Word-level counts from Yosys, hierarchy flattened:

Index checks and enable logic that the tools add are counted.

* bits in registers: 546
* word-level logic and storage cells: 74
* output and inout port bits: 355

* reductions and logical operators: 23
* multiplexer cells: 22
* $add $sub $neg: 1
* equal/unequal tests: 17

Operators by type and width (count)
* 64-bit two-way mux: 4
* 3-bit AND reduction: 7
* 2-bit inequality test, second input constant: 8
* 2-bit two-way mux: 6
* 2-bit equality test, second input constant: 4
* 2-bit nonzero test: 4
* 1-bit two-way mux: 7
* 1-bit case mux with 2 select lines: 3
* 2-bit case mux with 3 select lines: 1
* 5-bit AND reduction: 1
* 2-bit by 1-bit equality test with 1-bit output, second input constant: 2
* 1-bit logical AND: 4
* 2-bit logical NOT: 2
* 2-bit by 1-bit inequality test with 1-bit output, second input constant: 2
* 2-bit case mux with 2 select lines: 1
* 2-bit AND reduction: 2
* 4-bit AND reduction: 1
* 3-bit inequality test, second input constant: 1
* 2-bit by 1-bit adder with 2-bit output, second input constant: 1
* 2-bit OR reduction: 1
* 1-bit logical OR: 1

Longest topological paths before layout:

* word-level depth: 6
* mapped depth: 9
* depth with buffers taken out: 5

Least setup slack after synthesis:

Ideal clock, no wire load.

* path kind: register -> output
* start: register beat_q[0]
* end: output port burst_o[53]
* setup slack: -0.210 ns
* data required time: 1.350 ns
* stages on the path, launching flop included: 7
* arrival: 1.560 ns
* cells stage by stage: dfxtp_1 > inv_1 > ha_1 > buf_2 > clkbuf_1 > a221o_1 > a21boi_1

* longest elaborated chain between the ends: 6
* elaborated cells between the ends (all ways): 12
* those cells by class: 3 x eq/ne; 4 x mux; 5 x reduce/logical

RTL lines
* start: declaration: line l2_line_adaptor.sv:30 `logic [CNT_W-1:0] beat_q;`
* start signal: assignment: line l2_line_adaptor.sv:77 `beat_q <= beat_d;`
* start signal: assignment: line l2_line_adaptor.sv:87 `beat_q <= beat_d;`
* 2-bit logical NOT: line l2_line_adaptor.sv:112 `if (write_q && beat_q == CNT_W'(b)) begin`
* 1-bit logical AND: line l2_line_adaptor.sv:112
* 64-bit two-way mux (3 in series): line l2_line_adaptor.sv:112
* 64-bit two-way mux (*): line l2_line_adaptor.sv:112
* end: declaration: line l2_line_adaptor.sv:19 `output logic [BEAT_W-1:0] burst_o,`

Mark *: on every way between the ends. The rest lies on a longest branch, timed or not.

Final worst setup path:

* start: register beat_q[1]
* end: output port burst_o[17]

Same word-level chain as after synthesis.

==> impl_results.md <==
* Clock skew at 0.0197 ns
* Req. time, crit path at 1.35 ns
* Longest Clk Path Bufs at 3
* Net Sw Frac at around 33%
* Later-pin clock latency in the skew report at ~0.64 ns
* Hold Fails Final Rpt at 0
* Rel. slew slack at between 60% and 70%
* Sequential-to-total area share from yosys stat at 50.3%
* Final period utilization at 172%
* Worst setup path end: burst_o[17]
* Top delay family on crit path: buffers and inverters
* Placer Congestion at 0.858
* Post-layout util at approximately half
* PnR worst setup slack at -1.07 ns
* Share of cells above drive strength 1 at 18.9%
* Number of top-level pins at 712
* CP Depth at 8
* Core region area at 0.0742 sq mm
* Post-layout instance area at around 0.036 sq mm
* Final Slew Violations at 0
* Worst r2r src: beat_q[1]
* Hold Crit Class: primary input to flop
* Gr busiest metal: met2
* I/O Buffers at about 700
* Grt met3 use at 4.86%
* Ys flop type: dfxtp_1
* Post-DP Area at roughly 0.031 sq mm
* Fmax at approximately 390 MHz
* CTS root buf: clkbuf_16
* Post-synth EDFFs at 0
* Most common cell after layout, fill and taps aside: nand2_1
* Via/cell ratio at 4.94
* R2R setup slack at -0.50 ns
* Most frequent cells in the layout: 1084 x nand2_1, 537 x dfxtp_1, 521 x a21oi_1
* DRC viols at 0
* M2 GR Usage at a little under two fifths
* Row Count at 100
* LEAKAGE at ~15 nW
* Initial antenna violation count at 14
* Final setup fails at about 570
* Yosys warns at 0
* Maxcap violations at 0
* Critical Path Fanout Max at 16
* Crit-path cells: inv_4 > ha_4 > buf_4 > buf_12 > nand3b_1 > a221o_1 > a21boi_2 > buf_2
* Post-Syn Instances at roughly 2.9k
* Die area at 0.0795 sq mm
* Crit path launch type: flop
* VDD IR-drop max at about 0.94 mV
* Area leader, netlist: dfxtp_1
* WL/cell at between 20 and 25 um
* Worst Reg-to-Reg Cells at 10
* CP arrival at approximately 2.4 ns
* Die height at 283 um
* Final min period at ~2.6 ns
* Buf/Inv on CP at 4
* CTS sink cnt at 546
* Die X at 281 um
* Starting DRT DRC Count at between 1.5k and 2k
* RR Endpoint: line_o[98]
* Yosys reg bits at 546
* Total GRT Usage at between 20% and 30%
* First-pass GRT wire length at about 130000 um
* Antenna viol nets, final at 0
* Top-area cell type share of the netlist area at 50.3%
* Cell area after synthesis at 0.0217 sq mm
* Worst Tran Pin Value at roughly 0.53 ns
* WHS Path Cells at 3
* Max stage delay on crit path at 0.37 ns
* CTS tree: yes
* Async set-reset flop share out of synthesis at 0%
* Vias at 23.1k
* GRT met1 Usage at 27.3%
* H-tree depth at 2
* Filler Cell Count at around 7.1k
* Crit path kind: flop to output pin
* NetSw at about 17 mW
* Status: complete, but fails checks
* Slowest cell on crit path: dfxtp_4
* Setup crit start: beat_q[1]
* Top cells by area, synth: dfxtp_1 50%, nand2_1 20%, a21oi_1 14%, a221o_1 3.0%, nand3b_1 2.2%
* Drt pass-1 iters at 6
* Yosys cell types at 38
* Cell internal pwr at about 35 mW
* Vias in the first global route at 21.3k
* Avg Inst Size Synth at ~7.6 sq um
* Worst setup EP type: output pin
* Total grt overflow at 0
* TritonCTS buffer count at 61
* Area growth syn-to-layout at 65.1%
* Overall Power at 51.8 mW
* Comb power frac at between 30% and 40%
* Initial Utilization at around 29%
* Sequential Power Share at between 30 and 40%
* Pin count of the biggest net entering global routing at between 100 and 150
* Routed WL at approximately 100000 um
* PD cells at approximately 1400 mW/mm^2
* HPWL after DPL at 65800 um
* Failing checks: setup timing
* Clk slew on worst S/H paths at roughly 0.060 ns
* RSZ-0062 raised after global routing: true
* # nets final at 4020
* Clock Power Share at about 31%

• • • • • • •

Copy every line of the data that carries the word "routing".

* Pin count of the biggest net entering global routing at between 100 and 150
* RSZ-0062 raised after global routing: true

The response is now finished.